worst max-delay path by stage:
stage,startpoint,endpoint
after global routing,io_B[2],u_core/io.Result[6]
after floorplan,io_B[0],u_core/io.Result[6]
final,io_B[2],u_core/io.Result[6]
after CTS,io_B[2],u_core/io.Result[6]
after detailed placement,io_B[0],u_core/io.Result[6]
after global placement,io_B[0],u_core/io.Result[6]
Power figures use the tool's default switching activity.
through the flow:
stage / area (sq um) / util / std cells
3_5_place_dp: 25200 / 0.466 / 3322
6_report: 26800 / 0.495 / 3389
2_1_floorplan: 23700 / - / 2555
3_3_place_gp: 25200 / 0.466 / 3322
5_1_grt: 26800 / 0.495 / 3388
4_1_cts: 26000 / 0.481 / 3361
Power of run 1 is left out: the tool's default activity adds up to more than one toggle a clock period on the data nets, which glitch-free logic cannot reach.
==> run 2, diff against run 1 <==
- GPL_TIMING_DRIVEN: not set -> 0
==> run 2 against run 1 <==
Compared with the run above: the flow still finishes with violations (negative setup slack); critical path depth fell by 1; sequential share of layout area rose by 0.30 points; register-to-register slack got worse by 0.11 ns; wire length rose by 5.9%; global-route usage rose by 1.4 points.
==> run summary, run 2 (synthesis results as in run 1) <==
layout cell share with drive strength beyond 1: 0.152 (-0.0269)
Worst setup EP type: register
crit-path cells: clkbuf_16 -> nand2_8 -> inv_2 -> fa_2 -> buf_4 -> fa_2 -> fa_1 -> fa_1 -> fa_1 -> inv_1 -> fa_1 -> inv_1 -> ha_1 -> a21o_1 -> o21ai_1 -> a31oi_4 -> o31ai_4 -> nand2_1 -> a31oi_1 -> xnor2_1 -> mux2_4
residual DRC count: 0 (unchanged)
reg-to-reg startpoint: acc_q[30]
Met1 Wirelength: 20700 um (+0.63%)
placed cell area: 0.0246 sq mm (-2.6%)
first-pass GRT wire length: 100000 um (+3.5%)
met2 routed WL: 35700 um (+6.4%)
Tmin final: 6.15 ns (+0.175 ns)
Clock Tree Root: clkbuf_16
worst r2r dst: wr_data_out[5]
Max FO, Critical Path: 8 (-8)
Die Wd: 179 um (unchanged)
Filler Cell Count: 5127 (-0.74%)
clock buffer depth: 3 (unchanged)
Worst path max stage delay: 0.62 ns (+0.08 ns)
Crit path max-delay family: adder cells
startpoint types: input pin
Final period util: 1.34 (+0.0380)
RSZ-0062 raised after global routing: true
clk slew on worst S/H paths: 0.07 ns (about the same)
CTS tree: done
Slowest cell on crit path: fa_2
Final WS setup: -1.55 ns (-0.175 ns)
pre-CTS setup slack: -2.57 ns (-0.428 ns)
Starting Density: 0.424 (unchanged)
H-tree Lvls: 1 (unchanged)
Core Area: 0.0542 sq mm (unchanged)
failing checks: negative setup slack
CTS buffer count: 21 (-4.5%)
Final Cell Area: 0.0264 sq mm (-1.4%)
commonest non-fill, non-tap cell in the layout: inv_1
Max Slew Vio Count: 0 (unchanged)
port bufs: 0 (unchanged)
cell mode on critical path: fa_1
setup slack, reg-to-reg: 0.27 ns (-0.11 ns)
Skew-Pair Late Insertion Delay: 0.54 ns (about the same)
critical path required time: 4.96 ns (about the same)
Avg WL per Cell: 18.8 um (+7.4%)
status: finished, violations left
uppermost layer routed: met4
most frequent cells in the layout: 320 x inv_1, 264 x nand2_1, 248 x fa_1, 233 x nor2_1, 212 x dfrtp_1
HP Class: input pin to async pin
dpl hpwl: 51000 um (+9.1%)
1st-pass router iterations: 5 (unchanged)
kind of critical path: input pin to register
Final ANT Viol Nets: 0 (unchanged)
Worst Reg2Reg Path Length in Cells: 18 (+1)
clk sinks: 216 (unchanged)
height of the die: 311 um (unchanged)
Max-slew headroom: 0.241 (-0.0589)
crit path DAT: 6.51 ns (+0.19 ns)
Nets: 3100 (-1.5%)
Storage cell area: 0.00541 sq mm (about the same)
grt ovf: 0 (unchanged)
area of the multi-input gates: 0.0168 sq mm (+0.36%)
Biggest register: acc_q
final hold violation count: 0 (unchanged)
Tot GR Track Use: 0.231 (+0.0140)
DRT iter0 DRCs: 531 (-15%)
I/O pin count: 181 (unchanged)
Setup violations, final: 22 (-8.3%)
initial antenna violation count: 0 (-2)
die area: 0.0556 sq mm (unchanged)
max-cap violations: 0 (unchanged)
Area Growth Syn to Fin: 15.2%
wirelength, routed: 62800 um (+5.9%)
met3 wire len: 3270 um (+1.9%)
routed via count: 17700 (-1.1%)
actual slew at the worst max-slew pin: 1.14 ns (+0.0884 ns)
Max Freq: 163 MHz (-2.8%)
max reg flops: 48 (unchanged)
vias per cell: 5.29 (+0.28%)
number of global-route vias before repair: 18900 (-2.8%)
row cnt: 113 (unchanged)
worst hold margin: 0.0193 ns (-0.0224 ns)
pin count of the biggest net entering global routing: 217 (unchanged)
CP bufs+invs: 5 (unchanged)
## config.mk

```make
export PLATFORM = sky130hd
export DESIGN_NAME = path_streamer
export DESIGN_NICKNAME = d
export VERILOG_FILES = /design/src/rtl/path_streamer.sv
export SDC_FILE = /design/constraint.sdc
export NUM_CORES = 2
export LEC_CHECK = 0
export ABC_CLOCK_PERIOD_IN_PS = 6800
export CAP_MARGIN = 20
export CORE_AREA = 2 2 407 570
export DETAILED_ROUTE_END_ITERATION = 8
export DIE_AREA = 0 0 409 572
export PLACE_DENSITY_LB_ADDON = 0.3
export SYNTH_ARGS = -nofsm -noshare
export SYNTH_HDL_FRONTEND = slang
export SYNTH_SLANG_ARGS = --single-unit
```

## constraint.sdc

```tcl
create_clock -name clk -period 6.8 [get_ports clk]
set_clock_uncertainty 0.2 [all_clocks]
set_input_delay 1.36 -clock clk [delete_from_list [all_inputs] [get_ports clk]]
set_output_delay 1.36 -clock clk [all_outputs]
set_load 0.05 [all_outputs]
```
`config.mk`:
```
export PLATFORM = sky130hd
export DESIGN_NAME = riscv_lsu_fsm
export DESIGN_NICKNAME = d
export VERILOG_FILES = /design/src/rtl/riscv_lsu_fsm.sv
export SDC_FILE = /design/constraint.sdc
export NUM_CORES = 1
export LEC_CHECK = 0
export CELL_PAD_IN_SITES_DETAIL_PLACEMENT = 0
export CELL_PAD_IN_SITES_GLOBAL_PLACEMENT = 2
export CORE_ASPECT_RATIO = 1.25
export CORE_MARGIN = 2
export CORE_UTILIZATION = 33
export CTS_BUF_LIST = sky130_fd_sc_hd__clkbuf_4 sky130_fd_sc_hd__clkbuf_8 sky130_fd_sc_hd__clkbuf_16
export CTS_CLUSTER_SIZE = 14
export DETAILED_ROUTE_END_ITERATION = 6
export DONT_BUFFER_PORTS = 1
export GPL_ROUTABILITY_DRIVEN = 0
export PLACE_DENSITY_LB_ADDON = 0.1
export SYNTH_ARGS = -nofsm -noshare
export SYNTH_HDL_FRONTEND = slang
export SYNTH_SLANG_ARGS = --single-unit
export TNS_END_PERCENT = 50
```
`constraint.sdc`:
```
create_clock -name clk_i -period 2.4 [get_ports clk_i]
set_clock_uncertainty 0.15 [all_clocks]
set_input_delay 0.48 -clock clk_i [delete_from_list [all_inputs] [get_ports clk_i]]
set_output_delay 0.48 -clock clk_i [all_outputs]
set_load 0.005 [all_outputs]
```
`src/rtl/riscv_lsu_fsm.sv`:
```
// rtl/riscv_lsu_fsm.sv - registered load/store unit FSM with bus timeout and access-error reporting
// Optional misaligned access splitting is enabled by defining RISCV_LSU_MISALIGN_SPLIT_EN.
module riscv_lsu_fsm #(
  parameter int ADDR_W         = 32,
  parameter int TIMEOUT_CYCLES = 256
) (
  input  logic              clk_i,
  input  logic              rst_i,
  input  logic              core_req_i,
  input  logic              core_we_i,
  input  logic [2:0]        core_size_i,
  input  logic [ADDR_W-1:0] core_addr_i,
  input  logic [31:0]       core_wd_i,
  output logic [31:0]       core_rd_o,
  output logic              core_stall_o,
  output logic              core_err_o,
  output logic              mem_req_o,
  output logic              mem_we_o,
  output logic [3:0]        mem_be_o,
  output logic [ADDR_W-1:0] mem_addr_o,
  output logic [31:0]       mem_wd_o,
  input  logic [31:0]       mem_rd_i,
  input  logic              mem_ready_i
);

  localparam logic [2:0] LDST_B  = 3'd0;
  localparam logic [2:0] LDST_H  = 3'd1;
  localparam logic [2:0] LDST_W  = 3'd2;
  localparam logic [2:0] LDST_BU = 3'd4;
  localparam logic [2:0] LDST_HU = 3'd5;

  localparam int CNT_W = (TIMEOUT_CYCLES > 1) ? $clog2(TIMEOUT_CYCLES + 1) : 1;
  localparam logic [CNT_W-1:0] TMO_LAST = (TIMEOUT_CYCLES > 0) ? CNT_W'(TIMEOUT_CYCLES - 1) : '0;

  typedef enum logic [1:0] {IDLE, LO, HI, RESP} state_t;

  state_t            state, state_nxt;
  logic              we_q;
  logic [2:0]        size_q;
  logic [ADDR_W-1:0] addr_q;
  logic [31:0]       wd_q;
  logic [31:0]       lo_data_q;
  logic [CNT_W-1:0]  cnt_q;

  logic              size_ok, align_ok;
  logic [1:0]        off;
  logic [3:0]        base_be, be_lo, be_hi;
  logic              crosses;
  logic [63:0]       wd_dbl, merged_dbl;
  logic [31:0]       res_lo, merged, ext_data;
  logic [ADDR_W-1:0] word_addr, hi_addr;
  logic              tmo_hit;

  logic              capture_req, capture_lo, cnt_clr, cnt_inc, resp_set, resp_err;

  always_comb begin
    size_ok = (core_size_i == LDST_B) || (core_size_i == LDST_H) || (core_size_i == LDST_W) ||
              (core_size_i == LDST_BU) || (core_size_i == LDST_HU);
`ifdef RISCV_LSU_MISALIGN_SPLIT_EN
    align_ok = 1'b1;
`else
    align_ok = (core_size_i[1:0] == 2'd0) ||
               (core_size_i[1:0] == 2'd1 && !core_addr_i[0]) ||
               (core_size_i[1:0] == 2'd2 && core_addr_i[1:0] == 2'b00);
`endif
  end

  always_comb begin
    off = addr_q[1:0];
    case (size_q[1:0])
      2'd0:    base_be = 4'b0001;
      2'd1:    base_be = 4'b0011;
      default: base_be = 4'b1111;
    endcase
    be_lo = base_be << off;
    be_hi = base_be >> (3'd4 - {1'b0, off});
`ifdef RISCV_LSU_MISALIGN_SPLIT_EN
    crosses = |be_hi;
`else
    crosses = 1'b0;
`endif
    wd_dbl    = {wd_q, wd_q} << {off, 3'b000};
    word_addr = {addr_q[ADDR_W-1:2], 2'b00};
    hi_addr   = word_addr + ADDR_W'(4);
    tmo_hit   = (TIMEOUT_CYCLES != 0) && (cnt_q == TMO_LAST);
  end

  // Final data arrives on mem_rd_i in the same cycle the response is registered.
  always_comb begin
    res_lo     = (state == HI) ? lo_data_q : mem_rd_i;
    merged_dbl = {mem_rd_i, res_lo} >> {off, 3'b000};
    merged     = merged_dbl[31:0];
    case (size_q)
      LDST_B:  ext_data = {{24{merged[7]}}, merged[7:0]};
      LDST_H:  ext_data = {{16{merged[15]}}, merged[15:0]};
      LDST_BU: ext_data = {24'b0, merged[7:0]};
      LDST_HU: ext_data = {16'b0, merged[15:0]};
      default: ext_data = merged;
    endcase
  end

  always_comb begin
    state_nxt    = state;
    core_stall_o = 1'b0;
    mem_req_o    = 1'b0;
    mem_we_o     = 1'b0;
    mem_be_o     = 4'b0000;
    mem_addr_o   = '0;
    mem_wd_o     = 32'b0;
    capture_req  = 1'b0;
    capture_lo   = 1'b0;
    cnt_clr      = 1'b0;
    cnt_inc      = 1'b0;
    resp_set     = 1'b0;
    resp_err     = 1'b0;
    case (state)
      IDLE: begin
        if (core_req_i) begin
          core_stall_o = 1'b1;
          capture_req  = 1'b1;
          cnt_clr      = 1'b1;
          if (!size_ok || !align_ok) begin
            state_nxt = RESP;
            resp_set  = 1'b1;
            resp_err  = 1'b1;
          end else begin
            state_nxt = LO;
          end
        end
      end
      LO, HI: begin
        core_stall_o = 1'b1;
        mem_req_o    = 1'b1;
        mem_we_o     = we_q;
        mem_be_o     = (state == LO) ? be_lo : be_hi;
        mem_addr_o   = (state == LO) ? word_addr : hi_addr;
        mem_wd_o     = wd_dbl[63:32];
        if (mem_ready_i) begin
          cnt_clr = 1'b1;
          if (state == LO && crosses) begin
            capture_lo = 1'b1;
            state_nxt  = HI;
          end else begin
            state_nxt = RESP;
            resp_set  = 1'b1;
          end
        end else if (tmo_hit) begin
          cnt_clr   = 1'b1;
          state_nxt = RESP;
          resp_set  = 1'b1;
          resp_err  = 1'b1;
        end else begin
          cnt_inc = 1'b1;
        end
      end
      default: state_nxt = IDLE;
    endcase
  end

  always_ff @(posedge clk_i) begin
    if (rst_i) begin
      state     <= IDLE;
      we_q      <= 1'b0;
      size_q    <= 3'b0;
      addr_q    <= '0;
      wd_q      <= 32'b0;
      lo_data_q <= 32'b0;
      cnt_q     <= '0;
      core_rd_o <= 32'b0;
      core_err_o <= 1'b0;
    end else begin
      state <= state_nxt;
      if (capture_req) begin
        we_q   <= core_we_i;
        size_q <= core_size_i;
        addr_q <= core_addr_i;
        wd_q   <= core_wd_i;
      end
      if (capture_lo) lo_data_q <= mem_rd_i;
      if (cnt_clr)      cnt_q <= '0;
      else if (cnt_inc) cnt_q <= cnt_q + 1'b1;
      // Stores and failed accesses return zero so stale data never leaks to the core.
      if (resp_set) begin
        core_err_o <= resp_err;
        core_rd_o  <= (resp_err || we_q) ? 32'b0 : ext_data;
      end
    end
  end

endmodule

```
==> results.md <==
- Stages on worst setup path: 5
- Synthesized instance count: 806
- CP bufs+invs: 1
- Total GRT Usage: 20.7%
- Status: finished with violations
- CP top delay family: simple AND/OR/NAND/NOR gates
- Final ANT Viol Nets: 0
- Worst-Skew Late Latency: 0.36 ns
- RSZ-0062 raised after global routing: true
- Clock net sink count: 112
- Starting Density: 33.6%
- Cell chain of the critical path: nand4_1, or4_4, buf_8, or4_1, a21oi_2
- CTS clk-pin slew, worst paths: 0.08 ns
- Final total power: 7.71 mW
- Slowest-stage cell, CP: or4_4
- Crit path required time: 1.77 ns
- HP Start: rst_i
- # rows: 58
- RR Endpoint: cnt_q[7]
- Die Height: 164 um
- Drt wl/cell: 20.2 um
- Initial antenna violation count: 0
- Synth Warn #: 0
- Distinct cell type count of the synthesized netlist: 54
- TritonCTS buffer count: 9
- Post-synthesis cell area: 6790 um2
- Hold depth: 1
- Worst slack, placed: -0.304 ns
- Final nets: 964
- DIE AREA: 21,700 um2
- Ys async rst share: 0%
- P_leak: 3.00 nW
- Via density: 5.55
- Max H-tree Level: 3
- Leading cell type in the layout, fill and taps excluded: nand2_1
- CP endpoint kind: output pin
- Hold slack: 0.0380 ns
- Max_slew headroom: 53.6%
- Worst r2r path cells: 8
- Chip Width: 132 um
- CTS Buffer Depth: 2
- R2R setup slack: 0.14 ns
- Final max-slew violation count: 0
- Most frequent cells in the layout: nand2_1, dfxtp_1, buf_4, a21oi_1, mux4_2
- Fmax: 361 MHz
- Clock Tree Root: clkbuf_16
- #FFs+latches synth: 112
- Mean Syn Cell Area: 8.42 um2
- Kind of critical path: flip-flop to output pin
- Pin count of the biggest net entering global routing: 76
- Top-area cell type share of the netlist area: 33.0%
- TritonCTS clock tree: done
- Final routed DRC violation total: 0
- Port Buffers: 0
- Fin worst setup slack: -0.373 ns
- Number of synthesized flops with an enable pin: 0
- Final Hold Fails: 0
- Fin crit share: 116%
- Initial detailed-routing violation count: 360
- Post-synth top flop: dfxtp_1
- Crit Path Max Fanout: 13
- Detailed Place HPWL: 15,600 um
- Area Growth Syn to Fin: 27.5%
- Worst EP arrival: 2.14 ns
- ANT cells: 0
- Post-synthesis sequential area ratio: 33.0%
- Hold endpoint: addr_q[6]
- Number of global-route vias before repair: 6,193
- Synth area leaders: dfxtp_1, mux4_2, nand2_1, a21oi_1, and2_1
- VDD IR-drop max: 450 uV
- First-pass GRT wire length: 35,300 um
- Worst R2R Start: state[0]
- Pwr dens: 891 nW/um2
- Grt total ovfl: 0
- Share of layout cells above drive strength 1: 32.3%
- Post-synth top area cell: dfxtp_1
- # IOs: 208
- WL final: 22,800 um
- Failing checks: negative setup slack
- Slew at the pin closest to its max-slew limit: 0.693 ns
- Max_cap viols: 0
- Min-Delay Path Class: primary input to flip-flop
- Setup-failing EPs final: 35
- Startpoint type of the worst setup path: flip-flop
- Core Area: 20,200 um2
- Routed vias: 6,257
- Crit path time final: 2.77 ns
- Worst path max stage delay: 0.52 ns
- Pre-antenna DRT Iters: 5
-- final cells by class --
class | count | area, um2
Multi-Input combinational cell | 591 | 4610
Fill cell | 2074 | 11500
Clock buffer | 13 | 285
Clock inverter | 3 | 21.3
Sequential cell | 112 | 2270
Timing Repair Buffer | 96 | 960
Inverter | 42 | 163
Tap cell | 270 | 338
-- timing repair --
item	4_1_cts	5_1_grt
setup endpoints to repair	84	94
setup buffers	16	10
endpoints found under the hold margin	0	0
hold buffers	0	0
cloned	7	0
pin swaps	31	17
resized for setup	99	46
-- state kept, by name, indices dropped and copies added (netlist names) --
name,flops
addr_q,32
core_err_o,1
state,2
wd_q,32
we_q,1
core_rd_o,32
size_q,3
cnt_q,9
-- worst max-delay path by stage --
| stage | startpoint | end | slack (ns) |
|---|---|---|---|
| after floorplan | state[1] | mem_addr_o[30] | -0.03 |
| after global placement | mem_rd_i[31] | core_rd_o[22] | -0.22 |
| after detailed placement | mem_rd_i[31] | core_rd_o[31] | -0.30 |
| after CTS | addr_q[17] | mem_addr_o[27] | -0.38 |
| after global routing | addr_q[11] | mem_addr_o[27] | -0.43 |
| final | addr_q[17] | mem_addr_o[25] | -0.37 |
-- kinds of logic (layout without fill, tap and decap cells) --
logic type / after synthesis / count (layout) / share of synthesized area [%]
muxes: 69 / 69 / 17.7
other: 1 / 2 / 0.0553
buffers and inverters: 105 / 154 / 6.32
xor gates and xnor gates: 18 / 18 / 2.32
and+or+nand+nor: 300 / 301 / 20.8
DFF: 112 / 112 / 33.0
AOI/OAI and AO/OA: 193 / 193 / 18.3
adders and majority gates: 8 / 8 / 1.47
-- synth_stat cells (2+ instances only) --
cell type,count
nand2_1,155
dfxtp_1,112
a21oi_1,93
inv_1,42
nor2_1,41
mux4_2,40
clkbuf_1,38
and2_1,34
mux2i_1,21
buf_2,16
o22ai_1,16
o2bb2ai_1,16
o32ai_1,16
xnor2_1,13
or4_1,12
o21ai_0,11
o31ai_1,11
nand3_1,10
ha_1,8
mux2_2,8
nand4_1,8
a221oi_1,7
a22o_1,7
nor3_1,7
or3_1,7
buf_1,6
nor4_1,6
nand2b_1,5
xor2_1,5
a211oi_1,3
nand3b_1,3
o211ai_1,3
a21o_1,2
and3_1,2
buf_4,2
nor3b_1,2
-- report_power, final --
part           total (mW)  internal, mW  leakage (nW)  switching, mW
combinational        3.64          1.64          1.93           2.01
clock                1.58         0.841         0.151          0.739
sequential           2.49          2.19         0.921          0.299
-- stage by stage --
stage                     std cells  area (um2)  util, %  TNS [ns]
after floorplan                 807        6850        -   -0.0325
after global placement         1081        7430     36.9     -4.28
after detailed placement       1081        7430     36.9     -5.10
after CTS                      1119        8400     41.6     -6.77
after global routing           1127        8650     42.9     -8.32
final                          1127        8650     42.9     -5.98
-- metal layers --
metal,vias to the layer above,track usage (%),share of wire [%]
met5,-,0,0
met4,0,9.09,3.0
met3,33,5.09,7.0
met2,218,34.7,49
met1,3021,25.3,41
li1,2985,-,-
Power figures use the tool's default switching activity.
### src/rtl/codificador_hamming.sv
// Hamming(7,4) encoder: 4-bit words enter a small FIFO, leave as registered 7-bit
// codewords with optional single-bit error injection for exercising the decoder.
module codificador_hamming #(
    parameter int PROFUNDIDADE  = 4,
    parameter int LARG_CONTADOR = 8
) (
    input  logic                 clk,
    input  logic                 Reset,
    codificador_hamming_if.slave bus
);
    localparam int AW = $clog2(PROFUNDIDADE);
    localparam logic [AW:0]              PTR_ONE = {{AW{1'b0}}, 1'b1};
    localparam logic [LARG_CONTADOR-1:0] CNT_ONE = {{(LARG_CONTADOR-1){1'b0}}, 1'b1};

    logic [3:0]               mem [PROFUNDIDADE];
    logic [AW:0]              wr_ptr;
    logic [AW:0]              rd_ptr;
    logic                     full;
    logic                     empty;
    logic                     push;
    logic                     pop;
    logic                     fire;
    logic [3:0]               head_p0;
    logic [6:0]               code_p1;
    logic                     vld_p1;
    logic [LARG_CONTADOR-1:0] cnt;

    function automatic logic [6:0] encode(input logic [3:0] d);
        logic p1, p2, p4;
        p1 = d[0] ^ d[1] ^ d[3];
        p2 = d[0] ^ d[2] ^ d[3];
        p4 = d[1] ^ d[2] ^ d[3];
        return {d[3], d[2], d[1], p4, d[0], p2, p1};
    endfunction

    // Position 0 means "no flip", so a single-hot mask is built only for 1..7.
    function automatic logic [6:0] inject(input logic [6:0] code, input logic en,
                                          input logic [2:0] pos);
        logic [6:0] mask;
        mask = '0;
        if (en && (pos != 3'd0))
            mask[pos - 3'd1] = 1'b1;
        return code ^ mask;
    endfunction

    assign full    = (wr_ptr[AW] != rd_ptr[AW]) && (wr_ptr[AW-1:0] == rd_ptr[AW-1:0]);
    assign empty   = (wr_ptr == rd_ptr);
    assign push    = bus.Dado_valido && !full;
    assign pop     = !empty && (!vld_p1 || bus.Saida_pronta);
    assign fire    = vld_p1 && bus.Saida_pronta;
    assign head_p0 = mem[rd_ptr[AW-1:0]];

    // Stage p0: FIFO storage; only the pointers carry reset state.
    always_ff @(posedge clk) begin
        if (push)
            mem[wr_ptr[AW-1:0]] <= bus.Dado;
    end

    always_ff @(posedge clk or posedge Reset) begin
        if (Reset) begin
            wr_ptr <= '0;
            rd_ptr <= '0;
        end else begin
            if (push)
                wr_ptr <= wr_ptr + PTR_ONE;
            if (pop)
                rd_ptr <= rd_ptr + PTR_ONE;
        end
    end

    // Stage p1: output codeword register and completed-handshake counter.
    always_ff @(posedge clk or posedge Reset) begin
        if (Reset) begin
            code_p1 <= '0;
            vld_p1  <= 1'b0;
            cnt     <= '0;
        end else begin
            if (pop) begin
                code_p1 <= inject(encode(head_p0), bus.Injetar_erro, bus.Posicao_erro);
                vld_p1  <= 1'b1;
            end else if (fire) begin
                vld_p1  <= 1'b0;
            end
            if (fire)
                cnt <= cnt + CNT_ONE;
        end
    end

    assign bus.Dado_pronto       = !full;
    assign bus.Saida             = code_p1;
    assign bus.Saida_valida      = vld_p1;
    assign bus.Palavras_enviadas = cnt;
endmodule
---------------
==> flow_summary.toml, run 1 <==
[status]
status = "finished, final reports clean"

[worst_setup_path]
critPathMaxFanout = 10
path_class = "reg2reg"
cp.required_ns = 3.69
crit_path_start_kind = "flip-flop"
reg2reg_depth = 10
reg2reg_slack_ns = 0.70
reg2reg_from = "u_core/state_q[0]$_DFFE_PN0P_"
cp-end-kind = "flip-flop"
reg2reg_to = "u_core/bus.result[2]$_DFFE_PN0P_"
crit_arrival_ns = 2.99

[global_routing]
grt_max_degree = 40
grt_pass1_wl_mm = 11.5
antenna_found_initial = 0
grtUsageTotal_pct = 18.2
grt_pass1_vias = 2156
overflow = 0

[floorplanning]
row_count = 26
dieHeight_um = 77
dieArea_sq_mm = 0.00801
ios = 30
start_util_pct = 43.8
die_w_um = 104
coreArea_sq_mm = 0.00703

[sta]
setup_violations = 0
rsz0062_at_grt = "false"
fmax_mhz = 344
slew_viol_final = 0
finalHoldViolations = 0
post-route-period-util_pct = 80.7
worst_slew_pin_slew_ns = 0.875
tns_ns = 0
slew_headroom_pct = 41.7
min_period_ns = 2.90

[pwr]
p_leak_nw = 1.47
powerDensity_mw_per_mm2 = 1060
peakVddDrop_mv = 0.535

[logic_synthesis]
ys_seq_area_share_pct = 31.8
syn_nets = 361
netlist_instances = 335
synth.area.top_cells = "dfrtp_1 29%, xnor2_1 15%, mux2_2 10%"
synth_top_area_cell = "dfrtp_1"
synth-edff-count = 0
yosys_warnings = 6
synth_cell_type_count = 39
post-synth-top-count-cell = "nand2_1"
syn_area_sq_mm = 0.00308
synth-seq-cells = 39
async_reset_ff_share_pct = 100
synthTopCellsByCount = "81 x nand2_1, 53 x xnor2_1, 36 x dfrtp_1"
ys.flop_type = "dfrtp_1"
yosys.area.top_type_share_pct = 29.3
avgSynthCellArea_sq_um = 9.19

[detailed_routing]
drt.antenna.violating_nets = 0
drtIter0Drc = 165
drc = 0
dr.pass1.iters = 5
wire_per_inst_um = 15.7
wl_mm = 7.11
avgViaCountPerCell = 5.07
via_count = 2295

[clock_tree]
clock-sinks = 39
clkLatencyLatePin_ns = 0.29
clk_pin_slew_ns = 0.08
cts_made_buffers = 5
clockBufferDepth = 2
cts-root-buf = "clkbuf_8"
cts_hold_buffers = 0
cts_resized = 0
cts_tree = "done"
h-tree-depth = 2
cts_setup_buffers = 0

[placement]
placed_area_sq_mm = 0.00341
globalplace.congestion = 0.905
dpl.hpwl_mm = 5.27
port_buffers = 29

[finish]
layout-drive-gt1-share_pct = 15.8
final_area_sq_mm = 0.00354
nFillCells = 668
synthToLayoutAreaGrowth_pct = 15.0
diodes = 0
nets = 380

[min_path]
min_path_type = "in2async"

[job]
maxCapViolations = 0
---------------
Task item -> Retype, exactly and in full, the lines above from the one containing "dpl.hpwl_mm = 5.27" through the one containing "maxCapViolations = 0".

Response to this exercise ->
dpl.hpwl_mm = 5.27
port_buffers = 29

[finish]
layout-drive-gt1-share_pct = 15.8
final_area_sq_mm = 0.00354
nFillCells = 668
synthToLayoutAreaGrowth_pct = 15.0
diodes = 0
nets = 380

[min_path]
min_path_type = "in2async"

[job]
maxCapViolations = 0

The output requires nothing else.